(Data records)

-- Opening Marker --

This design comes from an exercise in tuning for small area on the open sky130 flow, not from production work.
Function was checked by simulation only, so behaviour that the tests miss may differ from the original.
No activity file was given, so power comes from the tool's default toggle rates.

==> flow/design.v <==
module gwct_top #(
    parameter CLK_HZ = 50_000_000,
    parameter BAUD   = 115_200
)(
    input         clk,
    input         rstn,
    input         gwct_rx,
    output        gwct_tx,
    output [31:0] PADDR,
    output        PSEL,
    output        PENABLE,
    output        PWRITE,
    output [31:0] PWDATA,
    output [3:0]  PSTRB,
    output [2:0]  PPROT,
    input  [31:0] PRDATA,
    input         PREADY,
    input         PSLVERR
);
    localparam integer DIV  = CLK_HZ / BAUD;
    localparam integer HALF = DIV / 2;
    reg s0, s1, s2;
    always @(posedge clk) begin
        s0 <= gwct_rx; s1 <= s0; s2 <= s1;
    end
    wire rxi = s2;
    reg [1:0] rst;             
    reg [8:0] rcnt;
    reg [2:0] rbit;
    reg [7:0] rsh;
    wire rz = (rcnt == 9'd0);
    wire byte_ok = (rst == 2'd3) & rz & rxi;
    always @(posedge clk or negedge rstn)
        if (!rstn) rst <= 2'd0;
        else case (rst)
            2'd0: if (!rxi) rst <= 2'd1;
            2'd1: if (rz) rst <= 2'd2;
            2'd2: if (rz && rbit == 3'd7) rst <= 2'd3;
            2'd3: if (rz) rst <= 2'd0;
        endcase
    always @(posedge clk) begin
        if (rst == 2'd0)   rcnt <= HALF;
        else if (rz)       rcnt <= DIV - 1;
        else               rcnt <= rcnt - 9'd1;
        if (rst == 2'd1)   rbit <= 3'd0;
        else if (rst == 2'd2 && rz) rbit <= rbit + 3'd1;
        if (rst == 2'd2 && rz) rsh <= {rxi, rsh[7:1]};
    end
    localparam M0 = 4'd0, M1 = 4'd1, M9 = 4'd9, M10 = 4'd10,
               V1 = 4'd11, V2 = 4'd12, SETUP = 4'd13, ACCESS = 4'd14, WAIT = 4'd15;
    reg [3:0] ms;
    reg [31:0] A, D;
    reg [7:0] acc;
    reg wr, err;
    localparam T_START = 4'd8, T_STOP = 4'd9;    
    reg [3:0] tph;
    reg [2:0] tby;
    reg [8:0] tcnt;
    wire tz = (tcnt == 9'd0);
    wire t_idle = (tph == T_STOP) && (tby == 3'd6);
    wire t_exit = (tby == 3'd6) && (tph == T_START) && (tcnt == DIV - 2);
    wire done_apb = (ms == ACCESS) && PREADY;
    wire t_shift = tz && (tph == 4'd7) && (tby >= 3'd2) && (tby <= 3'd5);
    always @(posedge clk or negedge rstn)
        if (!rstn) ms <= M0;
        else case (ms)
            M0:     if (byte_ok && rsh == 8'h47) ms <= M1;
            M1:     if (byte_ok) ms <= (rsh == 8'h01 || rsh == 8'h02) ? 4'd2 : M0;
            M10:    if (byte_ok) ms <= (acc == rsh) ? V1 : M0;
            V1:     ms <= V2;
            V2:     ms <= SETUP;
            SETUP:  ms <= ACCESS;
            ACCESS: if (PREADY) ms <= WAIT;
            WAIT:   if (t_exit) ms <= M0;
            default: if (byte_ok) ms <= ms + 4'd1;
        endcase
    wire store = byte_ok && ms >= 4'd2 && ms <= M9;
    always @(posedge clk) begin
        if (store || t_shift) begin
            A <= {D[7:0], A[31:8]};
            D <= {rsh, D[31:8]};
        end else if (done_apb)
            D <= PRDATA;
        if (done_apb) err <= PSLVERR;
        if (byte_ok && ms == M1) wr <= rsh[1];
        if (byte_ok && ms == M1)
            acc <= 8'h47 ^ rsh;
        else if (store)
            acc <= acc ^ rsh;
        else if (done_apb)
            acc <= wr ? 8'h45 : 8'h46;
        else if (t_shift)
            acc <= acc ^ D[7:0];
    end
    always @(posedge clk or negedge rstn)
        if (!rstn) begin
            tph <= T_STOP;
            tby <= 3'd6;
        end else if (done_apb) begin
            tph <= T_STOP;
            tby <= 3'd7;
        end else if (tz && !t_idle) begin
            if (tph == T_STOP) begin
                tph <= T_START;
                tby <= tby + 3'd1;
            end else if (tph == T_START)
                tph <= 4'd0;
            else if (tph == 4'd7)
                tph <= T_STOP;
            else
                tph <= tph + 4'd1;
        end
    always @(posedge clk)
        if (done_apb)
            tcnt <= 9'd4;
        else if (tz)
            tcnt <= (tph == 4'd7) ? DIV + 1 : DIV - 1;
        else
            tcnt <= tcnt - 9'd1;
    reg [7:0] tv;
    always @(*) begin
        case (tby)
            3'd0: tv = 8'h47;
            3'd1: tv = err ? 8'hFF : (wr ? 8'h02 : 8'h01);
            3'd6: tv = err ? 8'hB8 : acc;
            default: tv = err ? 8'h00 : D[7:0];
        endcase
    end
    assign gwct_tx = (tph == T_START) ? 1'b0 : (tph == T_STOP) ? 1'b1 : tv[tph[2:0]];
    assign PADDR   = A;
    assign PWDATA  = D;
    assign PWRITE  = wr;
    assign PSEL    = (ms == SETUP) || (ms == ACCESS);
    assign PENABLE = (ms == ACCESS);
    assign PSTRB   = 4'hF;
    assign PPROT   = 3'b000;
endmodule
==> flow/run.sh <==
#!/bin/bash
# synth_recipe.tcl (not shown) runs the flow's synth.tcl, then flattens the netlist and writes it again
# the make line also repeats each setting of config.mk as NAME=value (left out here)
make -C /OpenROAD-flow-scripts/flow DESIGN_CONFIG=/design/flow/config.mk WORK_HOME=/design/flow/orfs CLKGATE_MAP_FILE= SYNTH_SCRIPT=/design/flow/synth_recipe.tcl finish
==> flow/config.mk <==
export PLATFORM = sky130hd
export DESIGN_NAME = gwct_top
export DESIGN_NICKNAME = gwct_top
export VERILOG_FILES = /design/flow/design.v
export SDC_FILE = /design/flow/constraint.sdc
export NUM_CORES = 4
export LEC_CHECK = 0
export CAP_MARGIN = 20
export CORE_MARGIN = 2
export CORE_UTILIZATION = 40
export SLEW_MARGIN = 20
==> flow/constraint.sdc <==
create_clock -name core_clock -period 20.0 [get_ports {clk}]
set_input_delay 4.0000 -clock core_clock [delete_from_list [all_inputs] [get_ports {clk}]]
set_output_delay 4.0000 -clock core_clock [all_outputs]
set_load 0.01 [all_outputs]
==> summary.txt <==
Status
  – Status: finished clean

Place
  – GP Congestion: 0.850
  – I/O Buffers: 104
  – DP Wirelength: 10200 µm

Timing
  – RSZ-0062 raised after global routing: no
  – Final setup fails: 0
  – FMAX: 137 MHz
  – Min Tclk post-route: 7300 ps
  – Hold violation count in the final report: 0
  – Skew final: 10.7 ps
  – Fin Hold WS: 323 ps
  – Least-Margin Pin Slew: 903 ps
  – Fin crit share: 36.5%
  – Max-slew violations: 0
  – Rel. slew slack: 39.5%
  – Setup tns final: 0 ps

Cells and area
  – Fin nets: 683
  – # diodes: 0
  – Area of the multi-input gates: 2510 µm²
  – Register area: 3270 µm²
  – Share of layout cells above drive strength 1: 13.8%
  – FILL cells: 1258
  – Synthesis-to-layout area growth: 29.1%

Power
  – Switching part of the total power: 19.4%
  – Pwr/cell area: 74.1 nW/µm²
  – Internal power: 0.465 mW
  – NetSw: 0.112 mW
  – Combinational power share: 2.0%
  – Peak supply drop: 0.0000709 V
  – Clock power share: 52.6%
  – Sequential power share: 45.4%
  – P_leak: 2.80 nW

CTS
  – Max clock buf depth: 2
  – Root buf cell: clkbuf_16
  – # Post-CTS Setup Buffers: 0
  – Clock Latency Late Sink: 420 ps
  – CTS buffer count: 17
  – Post-CTS sizing: 0
  – Clk sink count: 119
  – TritonCTS clock tree: yes
  – H-tree Lvls: 4
  – Reg clk slew, reported paths: 50 ps
  – Hold_buf cts: 0

Synth
  – Count leader, synth: edfxtp_1
  – Top cells by area, synth: edfxtp_1, dfxtp_1, mux2_2
  – Synth Flop Type: edfxtp_1
  – Mean post-synth cell area: 11.6 µm²
  – Mapped Cells: 522
  – YS warnings: 1
  – Asr flop ratio synth: 10.9%
  – Top cell type's share of synthesized area: 40.8%
  – Distinct cells, synth: 66
  – Number of synthesized flops with an enable pin: 82
  – Cell area after synthesis: 6030 µm²
  – Leading area contributor after synthesis: edfxtp_1
  – Seq/Total Area, Yosys: 54.3%
  – Yosys reg bits: 119
  – List of most frequent post-synthesis cells: edfxtp_1, mux2_2, nor2_1, nand2_1, a21oi_1

Global routing
  – Vias in the first global route: 4393
  – GR Overflow Total: 0
  – Global-route wire length before repair: 22800 µm
  – Initial antenna violation count: 0
  – GRT Util Overall: 18.2%
  – Largest net degree at the start of global routing: 35

Detailed routing
  – Final wirelength: 14400 µm
  – DRT iter0 DRCs: 316
  – Vias/cell: 5.48
  – Total number of vias: 4499
  – Wire per inst: 17.5 µm
  – DRC Markers: 0
  – DR pass1 iterations: 4
  – Antenna-violating nets left: 0

Worst hold path
  – Hold/Removal Path Class: reg2reg
  – Hold path startpoint: s1
  – Hold Path End: s2
  – WHS Path Cells: 0

Critical path
  – Reg2Reg Setup Slack: 16290 ps
  – Reg2reg end: D[26]
  – Reg2reg start: ms[0]
  – Worst Reg-to-Reg Cells: 8
  – Crit start category: flop
  – Critical path class: reg2out
  – Max FO, Critical Path: 6
  – Setup crit end kind: primary output
  – Req. time, crit path: 16000 ps
  – CP arrival: 3300 ps

Floorplanning
  – Starting Density: 41.2%
  – Core box area: 14600 µm²
  – Die area: 16100 µm²
  – Rows: 44
  – DIE HEIGHT: 127 µm
  – Top Ports: 112
  – Die Wd: 127 µm

Run
  – Max-Cap Viols: 0
## cell families (layout without fill, tap and decap cells)
logic type                 Yosys count  in the layout  share of synthesized area (%)
other                                2              7                          0.124
adders and majority gates           22             22                           4.56
DFF                                119            119                           54.3
muxes                               43             43                           7.88
and+or+nand+nor                    157            157                           13.7
xor gates and xnor gates            20             20                           2.90
buffers and inverters               55            165                           4.50
AOI/OAI and AO/OA                  104            104                           12.0
## cell usage in the layout (no fill, tap or decap), drive strengths merged, types with 13 or more instances in the layout
cell type      Yosys  final
a21oi             26     26
clkbuf            15     19
clkdlybuf4s50      0    104
dfxtp             24     24
edfxtp            82     82
ha                22     22
inv               25     25
mux2              36     36
nand2             28     28
nand3             13     13
nor2              32     32
nor3              21     21
o21ai             14     14
## worst max-delay path: stages (launching register included)
cell	delay, ps
dfstp_2	560
inv_1	80
ha_1	250
or3_1	360
a21oi_1	370
a221oi_1	160
o311ai_0	350
o221a_2	240
clkdlybuf4s50_1	530
## final cells by class
| type | count | area share [%] |
|---|---|---|
| inverter | 25 | 1.20 |
| timing repair buffer | 108 | 14.0 |
| tap | 184 | 2.96 |
| multi-input combinational | 353 | 32.2 |
| clock inverter | 13 | 2.01 |
| clock buffer | 19 | 5.56 |
| sequential | 119 | 42.0 |
## through the flow
step	setup slack (ps)	cells	utilization, %	area, µm²	power [mW]
after floorplan	13840	527	-	6050	0.271
after global placement	13190	788	49.0	7170	0.278
after detailed placement	13150	788	49.0	7170	0.278
after CTS	12690	820	53.0	7760	0.584
after global routing	12470	821	53.2	7790	0.596
final	12700	821	53.2	7790	0.577
## power by group through the flow
stage | Sequential, mW | Clock [mW] | Combinational [mW]
after detailed placement | 0.267 | 0 | 0.0114
after global routing | 0.262 | 0.322 | 0.0123
final | 0.262 | 0.304 | 0.0114
after global placement | 0.267 | 0 | 0.0112
after floorplan | 0.267 | 0 | 0.00435
after CTS | 0.262 | 0.310 | 0.0115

-- Closing Marker --

What is required: Each line above with the word "synthesized" needs to be copied.

Answer for this exercise:
  – Top cell type's share of synthesized area: 40.8%
  – Number of synthesized flops with an enable pin: 82
logic type                 Yosys count  in the layout  share of synthesized area (%)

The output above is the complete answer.